Sister Kennedy, Noleen and Brendan nodded enthusiastically. Beside me, Mary paused from taking the minutes, shuffled uncomfortably.

‘Now doesn’t that sound like a lovely plan?’ said Sister Kennedy. ‘The kindness of strangers is a beautiful notion. Reminds me of the Good Samaritan. Are you suggesting Mr Crowley that you have found a Good Samaritan, someone who will be able to provide our children with computers?’

Brian made deep and meaningful eye contact with her. ‘I’m going to try,’ he said, in a quiet, intense voice. ‘I don’t know if I’ll succeed. But it’s a good plan, I think. If I may be so immodest, it’s even a great one…’

‘Then I’ll pray for you,’ she said. ‘And you’ll do it, I know you will.’ She looked at us around room. ‘We’ll all pray for you. We’ll pray that this Good Samaritan turns up. Won’t we?’ She eyeballed us beadily and urgently. ‘Won’t we?’

‘Yes, Sister Kennedy,’ we all said.

Brian promised us all he would do his best, for the good of the school, for the good of our children. He would do it for Ireland, for our proud benighted nation. He would do it for love. By the time he finished, Sister Kennedy, Noleen and Brendan were moist around the eyes, swept up by his words. Mary rolled her eyes at me.

‘Protocol states that any proposals regarding anything that would affect the school must first be approved by the board,’ I said, ‘but that the current principal of the school has the final say. So, Brian, it’s an interesting proposal but the ultimate blessing must come from me.’

‘Indeed it does,’ said Sister Kennedy. ‘But God moves in mysterious ways. I find that when one asks Him for guidance He bestows wisdom on those who must make the decision.’

‘Most mysteriously,’ said Brian, nodding with the humility and wisdom of a living saint. ‘I ask God for His guidance when I am making all my decisions. And He never fails to show me the way. Just this morning, I was ordering a breakfast roll in the Spar, two rashers, and two sausages, my usual. I asked God, if that was the right choice. And He answered me. Today, He guided me to ask for black pudding as well. And I must say, it was a revelation.’ He winked at me.

Noleen smiled slightly uncertainly. Brendan looked utterly confused. Only Sister Kennedy smiled. ‘That’s exactly right, Brian,’ she said. ‘God is everywhere, even at the hot food counter of Spar.’

*

Mary Hooley, my school secretary, was a beacon of good-sense and intelligence. And although I sensed that she wasn’t sure about Brian’s Great Idea, I was determined that I could talk her round. After all, it would mean a break from raffles and bring and buys and bric a brac stalls. Our great economic leap forward.

‘Morning, Mary!’ I said. ‘How are we doing? Are we millionaires yet?’
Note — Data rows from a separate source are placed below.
File: src/rtl/tl_queue_counter.sv
// rtl/tl_queue_counter.sv - 4-bit saturating up/down vehicle queue counter
module tl_queue_counter
  import traffic_pkg::*;
(
  input  logic       clk,
  input  logic       rst,
  input  logic       i_inc,
  input  logic       i_dec,
  output logic [3:0] o_count
);

  logic [3:0] r_count;

  // Step up or down unless both or neither are requested; clamp at 0 and QUEUE_MAX.
  always_ff @(posedge clk or posedge rst) begin
    if (rst) begin
      r_count <= 4'd0;
    end else if (i_inc && !i_dec && (r_count != QUEUE_MAX)) begin
      r_count <= r_count + 4'd1;
    end else if (i_dec && !i_inc && (r_count != 4'd0)) begin
      r_count <= r_count - 4'd1;
    end
  end

  assign o_count = r_count;

endmodule

File: src/rtl/smart_traffic_light.sv
// rtl/smart_traffic_light.sv - adaptive single-approach traffic light with emergency preemption
module smart_traffic_light
  import traffic_pkg::*;
#(
  parameter int RED_TIME    = 5,
  parameter int GREEN_MIN   = 4,
  parameter int GREEN_MAX   = 10,
  parameter int YELLOW_TIME = 2
) (
  input  logic       clk,
  input  logic       rst,
  input  logic       car_detected,
  input  logic       emergency,
  output logic [2:0] lights,
  output logic [3:0] queue_count
);

  // Timer must reach the largest terminal count of any timed state.
  localparam int T_MAX_RG = (RED_TIME > GREEN_MAX) ? RED_TIME : GREEN_MAX;
  localparam int T_MAX    = (T_MAX_RG > YELLOW_TIME) ? T_MAX_RG : YELLOW_TIME;
  localparam int TW       = (T_MAX > 1) ? $clog2(T_MAX) : 1;

  localparam logic [TW-1:0] RED_LAST    = TW'(RED_TIME - 1);
  localparam logic [TW-1:0] GMIN_LAST   = TW'(GREEN_MIN - 1);
  localparam logic [TW-1:0] GMAX_LAST   = TW'(GREEN_MAX - 1);
  localparam logic [TW-1:0] YELLOW_LAST = TW'(YELLOW_TIME - 1);

  state_t        r_state;
  logic [TW-1:0] r_timer;
  logic [2:0]    r_lights;
  logic [3:0]    w_queue;
  logic          w_inc;
  logic          w_dec;

  // Cars queue up while the approach is stopped and drain one per cycle of empty green.
  assign w_inc = (r_state != GREEN) && car_detected;
  assign w_dec = (r_state == GREEN) && !car_detected;

  tl_queue_counter u_queue (
    .clk     (clk),
    .rst     (rst),
    .i_inc   (w_inc),
    .i_dec   (w_dec),
    .o_count (w_queue)
  );

  // Sequencer: emergency preempts everything, otherwise per-state timeouts advance the phase.
  always_ff @(posedge clk or posedge rst) begin
    if (rst) begin
      r_state  <= RED;
      r_timer  <= '0;
      r_lights <= LIGHT_RED;
    end else if (emergency) begin
      r_state  <= EMERG;
      r_timer  <= '0;
      r_lights <= LIGHT_RED;
    end else begin
      case (r_state)
        RED: begin
          if (r_timer == RED_LAST) begin
            r_state  <= GREEN;
            r_timer  <= '0;
            r_lights <= LIGHT_GREEN;
          end else begin
            r_timer  <= r_timer + TW'(1);
          end
        end
        GREEN: begin
          if ((r_timer == GMAX_LAST) ||
              ((r_timer >= GMIN_LAST) && (w_queue == 4'd0))) begin
            r_state  <= YELLOW;
            r_timer  <= '0;
            r_lights <= LIGHT_YELLOW;
          end else begin
            r_timer  <= r_timer + TW'(1);
          end
        end
        YELLOW: begin
          if (r_timer == YELLOW_LAST) begin
            r_state  <= RED;
            r_timer  <= '0;
            r_lights <= LIGHT_RED;
          end else begin
            r_timer  <= r_timer + TW'(1);
          end
        end
        EMERG: begin
          // Release always restarts a full red phase.
          r_state  <= RED;
          r_timer  <= '0;
          r_lights <= LIGHT_RED;
        end
        default: begin
          r_state  <= RED;
          r_timer  <= '0;
          r_lights <= LIGHT_RED;
        end
      endcase
    end
  end

  assign lights      = r_lights;
  assign queue_count = w_queue;

endmodule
Mary was counting the takings from the sponsored readathon from the previous week. ‘Morning, Tabitha,’ she said, eyes on the change. ‘We’re up on last year. So that’s good news.’

‘Have we broken the €100 yet?’

‘Not yet, but look there’s another ice cream tub of coppers to go.’ She gave it a good shake, the sound of no more than a fiver’s worth of coins.